(Stored data)
------------------------

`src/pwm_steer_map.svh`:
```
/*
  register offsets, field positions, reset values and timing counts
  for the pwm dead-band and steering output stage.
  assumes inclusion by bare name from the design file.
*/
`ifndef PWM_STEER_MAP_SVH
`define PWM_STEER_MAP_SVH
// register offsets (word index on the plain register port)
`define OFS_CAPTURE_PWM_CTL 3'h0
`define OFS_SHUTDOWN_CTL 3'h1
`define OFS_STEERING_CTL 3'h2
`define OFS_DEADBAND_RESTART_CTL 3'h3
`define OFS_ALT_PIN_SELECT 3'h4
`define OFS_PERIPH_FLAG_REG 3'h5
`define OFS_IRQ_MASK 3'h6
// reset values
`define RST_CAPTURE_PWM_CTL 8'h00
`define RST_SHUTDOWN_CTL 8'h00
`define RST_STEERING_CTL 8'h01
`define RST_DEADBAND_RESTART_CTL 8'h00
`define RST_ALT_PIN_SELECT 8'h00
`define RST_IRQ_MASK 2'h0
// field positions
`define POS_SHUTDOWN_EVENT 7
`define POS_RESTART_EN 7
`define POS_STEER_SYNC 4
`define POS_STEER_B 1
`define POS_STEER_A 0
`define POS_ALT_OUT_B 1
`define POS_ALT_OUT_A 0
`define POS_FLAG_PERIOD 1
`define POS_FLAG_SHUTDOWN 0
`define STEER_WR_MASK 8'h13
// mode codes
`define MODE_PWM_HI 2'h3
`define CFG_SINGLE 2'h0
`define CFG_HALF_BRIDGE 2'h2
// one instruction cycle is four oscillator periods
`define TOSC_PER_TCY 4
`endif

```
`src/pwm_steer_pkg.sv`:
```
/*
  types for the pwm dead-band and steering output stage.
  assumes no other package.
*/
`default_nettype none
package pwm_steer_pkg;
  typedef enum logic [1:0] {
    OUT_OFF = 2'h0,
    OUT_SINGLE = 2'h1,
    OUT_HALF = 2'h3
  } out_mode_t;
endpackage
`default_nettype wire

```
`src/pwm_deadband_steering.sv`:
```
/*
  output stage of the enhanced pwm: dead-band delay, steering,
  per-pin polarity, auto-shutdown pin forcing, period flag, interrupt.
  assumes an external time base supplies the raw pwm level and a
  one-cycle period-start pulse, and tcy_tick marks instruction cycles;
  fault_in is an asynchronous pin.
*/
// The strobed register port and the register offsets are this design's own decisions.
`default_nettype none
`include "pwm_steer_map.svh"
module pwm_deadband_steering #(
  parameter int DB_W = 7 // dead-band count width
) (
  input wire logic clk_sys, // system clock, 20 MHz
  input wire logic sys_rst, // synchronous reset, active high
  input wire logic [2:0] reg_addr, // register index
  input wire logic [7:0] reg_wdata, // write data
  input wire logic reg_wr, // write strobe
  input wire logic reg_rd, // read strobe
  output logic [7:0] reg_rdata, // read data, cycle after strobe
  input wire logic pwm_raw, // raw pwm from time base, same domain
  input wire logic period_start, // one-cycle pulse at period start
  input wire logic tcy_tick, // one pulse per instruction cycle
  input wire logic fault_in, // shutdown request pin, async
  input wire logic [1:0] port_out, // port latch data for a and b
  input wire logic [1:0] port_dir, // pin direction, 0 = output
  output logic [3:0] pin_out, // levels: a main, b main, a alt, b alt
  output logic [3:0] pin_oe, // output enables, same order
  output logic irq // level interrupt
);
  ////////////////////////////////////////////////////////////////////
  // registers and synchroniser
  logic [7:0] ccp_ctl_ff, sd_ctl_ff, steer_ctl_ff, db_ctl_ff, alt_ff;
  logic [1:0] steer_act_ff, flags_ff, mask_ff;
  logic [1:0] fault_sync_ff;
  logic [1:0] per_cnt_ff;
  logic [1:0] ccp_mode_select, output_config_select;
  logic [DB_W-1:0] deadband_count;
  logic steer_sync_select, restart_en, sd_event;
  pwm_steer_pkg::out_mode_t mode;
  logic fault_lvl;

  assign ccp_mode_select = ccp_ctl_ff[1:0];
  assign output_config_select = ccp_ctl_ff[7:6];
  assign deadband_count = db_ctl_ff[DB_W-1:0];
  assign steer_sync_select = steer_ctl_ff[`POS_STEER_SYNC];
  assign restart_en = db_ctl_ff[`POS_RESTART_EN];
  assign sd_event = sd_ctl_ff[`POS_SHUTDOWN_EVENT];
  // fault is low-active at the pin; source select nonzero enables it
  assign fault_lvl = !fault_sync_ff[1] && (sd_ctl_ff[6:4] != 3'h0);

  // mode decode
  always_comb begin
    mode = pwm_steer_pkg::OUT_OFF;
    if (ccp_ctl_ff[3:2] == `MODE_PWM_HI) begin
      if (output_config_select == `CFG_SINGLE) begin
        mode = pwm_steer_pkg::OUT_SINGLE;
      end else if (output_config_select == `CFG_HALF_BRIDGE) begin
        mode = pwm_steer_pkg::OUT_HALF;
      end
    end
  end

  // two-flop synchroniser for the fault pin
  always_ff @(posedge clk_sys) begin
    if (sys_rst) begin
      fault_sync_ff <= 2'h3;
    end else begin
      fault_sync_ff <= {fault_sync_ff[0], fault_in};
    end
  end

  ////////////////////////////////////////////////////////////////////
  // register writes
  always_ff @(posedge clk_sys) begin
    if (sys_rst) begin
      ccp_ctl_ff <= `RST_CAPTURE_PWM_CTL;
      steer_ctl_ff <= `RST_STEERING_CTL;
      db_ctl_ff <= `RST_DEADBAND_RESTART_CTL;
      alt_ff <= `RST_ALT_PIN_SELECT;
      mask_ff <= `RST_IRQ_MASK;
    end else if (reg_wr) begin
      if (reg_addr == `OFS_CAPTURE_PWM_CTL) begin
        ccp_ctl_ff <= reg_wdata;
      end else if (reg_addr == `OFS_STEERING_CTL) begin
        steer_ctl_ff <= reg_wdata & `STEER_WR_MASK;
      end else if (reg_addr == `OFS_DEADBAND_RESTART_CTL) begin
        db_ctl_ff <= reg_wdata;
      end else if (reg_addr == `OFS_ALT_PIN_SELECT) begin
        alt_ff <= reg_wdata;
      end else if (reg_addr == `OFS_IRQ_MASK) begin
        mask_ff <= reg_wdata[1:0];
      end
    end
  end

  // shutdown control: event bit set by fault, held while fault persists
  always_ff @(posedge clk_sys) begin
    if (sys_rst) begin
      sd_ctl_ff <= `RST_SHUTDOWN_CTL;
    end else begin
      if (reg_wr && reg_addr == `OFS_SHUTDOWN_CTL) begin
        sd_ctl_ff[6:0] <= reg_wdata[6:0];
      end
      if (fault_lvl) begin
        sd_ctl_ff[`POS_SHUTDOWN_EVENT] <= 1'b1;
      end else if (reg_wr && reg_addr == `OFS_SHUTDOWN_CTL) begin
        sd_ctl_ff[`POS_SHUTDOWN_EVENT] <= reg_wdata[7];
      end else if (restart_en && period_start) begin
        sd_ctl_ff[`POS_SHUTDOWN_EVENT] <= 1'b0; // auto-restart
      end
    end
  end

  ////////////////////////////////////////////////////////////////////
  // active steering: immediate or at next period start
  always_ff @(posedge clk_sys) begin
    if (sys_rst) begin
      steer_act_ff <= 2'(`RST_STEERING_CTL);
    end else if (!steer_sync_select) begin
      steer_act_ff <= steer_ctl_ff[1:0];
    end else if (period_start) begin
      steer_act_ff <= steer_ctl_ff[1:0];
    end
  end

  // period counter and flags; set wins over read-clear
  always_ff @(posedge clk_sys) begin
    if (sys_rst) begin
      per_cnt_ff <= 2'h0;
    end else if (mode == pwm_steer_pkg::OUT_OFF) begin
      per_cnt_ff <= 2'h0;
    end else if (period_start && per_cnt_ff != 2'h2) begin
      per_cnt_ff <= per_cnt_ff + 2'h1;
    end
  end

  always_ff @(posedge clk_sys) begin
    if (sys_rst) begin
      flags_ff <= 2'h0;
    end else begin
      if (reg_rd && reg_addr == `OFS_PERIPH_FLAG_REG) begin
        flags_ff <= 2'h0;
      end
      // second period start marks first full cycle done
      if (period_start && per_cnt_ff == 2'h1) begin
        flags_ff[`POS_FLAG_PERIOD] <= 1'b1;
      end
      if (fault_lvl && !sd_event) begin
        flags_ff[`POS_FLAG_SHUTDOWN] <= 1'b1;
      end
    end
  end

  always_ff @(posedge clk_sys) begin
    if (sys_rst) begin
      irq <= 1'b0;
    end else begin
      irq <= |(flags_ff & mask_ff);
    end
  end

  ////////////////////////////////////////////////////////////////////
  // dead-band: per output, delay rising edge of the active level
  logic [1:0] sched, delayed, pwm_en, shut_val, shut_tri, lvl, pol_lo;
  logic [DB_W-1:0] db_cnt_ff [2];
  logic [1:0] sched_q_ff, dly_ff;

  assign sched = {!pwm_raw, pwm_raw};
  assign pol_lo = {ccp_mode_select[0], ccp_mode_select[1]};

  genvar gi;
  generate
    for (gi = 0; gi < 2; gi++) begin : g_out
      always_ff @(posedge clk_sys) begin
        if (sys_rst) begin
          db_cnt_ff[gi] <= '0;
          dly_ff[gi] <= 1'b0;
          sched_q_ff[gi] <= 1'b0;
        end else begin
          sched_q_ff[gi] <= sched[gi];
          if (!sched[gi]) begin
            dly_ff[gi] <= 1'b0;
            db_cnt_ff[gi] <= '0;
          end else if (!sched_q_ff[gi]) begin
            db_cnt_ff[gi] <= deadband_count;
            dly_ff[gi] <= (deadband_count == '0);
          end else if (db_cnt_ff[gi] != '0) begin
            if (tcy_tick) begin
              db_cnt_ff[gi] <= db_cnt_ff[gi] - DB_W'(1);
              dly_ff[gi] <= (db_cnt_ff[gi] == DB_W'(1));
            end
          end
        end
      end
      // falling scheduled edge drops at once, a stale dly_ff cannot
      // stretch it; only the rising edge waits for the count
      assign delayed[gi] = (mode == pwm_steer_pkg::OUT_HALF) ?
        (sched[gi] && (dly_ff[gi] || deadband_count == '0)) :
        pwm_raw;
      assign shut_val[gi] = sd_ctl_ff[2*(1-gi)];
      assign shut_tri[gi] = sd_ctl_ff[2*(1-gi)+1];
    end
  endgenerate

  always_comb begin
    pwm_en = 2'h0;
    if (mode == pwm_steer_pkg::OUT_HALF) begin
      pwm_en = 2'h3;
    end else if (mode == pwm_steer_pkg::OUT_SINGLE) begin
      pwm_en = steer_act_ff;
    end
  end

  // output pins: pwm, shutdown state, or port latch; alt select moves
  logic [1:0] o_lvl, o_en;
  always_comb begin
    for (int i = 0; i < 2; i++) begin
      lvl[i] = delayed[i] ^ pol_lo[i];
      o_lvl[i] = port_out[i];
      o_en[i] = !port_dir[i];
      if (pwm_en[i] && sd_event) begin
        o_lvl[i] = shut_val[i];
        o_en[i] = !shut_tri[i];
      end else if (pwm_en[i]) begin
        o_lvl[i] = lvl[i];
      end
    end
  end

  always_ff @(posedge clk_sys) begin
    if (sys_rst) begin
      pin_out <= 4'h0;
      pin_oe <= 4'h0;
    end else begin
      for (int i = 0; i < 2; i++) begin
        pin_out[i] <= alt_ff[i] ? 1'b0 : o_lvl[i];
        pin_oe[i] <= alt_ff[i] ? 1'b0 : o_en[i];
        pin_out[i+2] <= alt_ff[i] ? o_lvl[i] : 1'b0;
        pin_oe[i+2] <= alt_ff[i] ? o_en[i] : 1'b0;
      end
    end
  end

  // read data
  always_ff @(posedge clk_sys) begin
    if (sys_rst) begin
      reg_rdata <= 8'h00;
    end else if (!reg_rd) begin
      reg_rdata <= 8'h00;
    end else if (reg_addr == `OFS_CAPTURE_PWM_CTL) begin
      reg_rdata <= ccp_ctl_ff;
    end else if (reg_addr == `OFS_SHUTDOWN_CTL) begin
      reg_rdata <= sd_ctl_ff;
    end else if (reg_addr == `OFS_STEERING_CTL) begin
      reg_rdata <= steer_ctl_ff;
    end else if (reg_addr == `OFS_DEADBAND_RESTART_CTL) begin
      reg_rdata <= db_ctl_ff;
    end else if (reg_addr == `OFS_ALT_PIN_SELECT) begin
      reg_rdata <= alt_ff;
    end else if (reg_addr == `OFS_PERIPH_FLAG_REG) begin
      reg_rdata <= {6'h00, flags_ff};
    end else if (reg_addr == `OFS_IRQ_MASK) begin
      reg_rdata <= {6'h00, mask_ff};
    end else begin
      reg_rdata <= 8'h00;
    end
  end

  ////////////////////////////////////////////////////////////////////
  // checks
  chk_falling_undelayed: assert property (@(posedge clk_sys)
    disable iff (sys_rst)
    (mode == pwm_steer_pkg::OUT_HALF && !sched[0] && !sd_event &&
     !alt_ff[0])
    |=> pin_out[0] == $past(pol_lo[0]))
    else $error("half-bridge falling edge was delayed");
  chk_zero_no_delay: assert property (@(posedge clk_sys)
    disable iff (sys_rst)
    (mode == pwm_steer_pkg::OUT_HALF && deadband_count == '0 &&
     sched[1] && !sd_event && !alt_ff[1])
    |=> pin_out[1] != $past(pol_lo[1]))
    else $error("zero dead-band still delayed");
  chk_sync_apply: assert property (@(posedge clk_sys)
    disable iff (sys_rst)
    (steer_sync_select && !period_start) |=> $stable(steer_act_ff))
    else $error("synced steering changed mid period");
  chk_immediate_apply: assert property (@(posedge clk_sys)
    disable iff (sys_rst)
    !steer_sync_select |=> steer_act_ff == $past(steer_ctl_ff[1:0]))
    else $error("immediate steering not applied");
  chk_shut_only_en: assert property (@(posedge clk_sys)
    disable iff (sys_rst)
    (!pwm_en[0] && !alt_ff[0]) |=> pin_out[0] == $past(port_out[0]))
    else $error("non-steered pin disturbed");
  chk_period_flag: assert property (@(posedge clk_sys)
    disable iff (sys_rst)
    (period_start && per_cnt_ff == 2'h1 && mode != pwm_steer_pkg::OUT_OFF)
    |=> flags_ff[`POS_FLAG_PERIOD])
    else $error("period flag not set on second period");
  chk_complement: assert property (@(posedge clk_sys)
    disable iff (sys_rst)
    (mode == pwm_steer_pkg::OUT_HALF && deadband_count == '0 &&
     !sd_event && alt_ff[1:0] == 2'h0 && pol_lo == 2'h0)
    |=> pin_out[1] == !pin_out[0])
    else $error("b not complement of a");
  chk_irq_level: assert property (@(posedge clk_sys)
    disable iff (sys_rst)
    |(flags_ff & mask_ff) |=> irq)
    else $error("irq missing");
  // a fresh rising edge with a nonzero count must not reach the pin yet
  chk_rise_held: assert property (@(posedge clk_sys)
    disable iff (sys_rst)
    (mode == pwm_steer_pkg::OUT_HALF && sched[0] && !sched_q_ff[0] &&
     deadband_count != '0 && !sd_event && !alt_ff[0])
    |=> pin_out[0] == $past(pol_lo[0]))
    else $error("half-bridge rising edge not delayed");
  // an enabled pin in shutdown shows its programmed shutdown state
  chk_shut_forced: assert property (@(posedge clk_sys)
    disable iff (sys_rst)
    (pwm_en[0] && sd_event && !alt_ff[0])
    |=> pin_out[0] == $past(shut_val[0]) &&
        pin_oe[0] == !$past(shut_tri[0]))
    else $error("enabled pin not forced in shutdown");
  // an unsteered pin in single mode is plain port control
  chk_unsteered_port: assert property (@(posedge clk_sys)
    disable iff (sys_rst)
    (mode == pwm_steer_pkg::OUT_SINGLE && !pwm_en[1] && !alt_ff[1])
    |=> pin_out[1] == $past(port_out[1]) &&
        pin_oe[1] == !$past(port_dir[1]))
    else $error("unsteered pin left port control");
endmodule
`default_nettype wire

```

------------------------

• **What to work on**: Scan the records for lines with the word "assumes". Report how many, with no other words.

• **Written answer**: 3